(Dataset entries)

*-*-*

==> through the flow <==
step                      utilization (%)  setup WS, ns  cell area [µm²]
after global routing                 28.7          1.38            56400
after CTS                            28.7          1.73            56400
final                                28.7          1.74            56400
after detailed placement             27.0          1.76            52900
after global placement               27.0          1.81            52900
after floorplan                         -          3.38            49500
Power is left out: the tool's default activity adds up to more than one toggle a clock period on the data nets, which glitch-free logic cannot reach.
$ cat config.mk
export PLATFORM = sky130hd
export DESIGN_NAME = command_frame_receiver_flat
export DESIGN_NICKNAME = d
export VERILOG_FILES = /design/src/design/cfr_pkg.sv /design/src/design/cfr_channels.sv /design/src/design/command_frame_receiver.sv /design/src/flat_wrapper.sv
export SDC_FILE = /design/constraint.sdc
export NUM_CORES = 1
export LEC_CHECK = 0
export ABC_AREA = 1
export BUFFER_PORTS_ARGS = -buffer_cell sky130_fd_sc_hd__buf_2
export CAP_MARGIN = 40
export CORE_ASPECT_RATIO = 1.1
export CORE_MARGIN = 2
export CORE_UTILIZATION = 30
export CTS_BUF_LIST = sky130_fd_sc_hd__clkbuf_2 sky130_fd_sc_hd__clkbuf_4 sky130_fd_sc_hd__clkbuf_8
export DETAILED_ROUTE_END_ITERATION = 16
export PLACE_DENSITY_LB_ADDON = 0.08
export RECOVER_POWER = 100
export SLEW_MARGIN = 20
export SYNTH_ARGS = -nofsm -noshare
export SYNTH_HDL_FRONTEND = slang
export SYNTH_SLANG_ARGS = --single-unit
export TNS_END_PERCENT = 1
$ cat constraint.sdc
create_clock -name clk -period 4.1 [get_ports clk]
set_input_delay 0.41 -clock clk [delete_from_list [all_inputs] [get_ports clk]]
set_output_delay 0.41 -clock clk [all_outputs]
set_load 0.01 [all_outputs]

*-*-*

-- WHAT YOU ARE ASKED TO DO --
For the word "placement", find all matching lines in the entries above and copy them out.

-- RESPONSE --
after detailed placement             27.0          1.76            52900
after global placement               27.0          1.81            52900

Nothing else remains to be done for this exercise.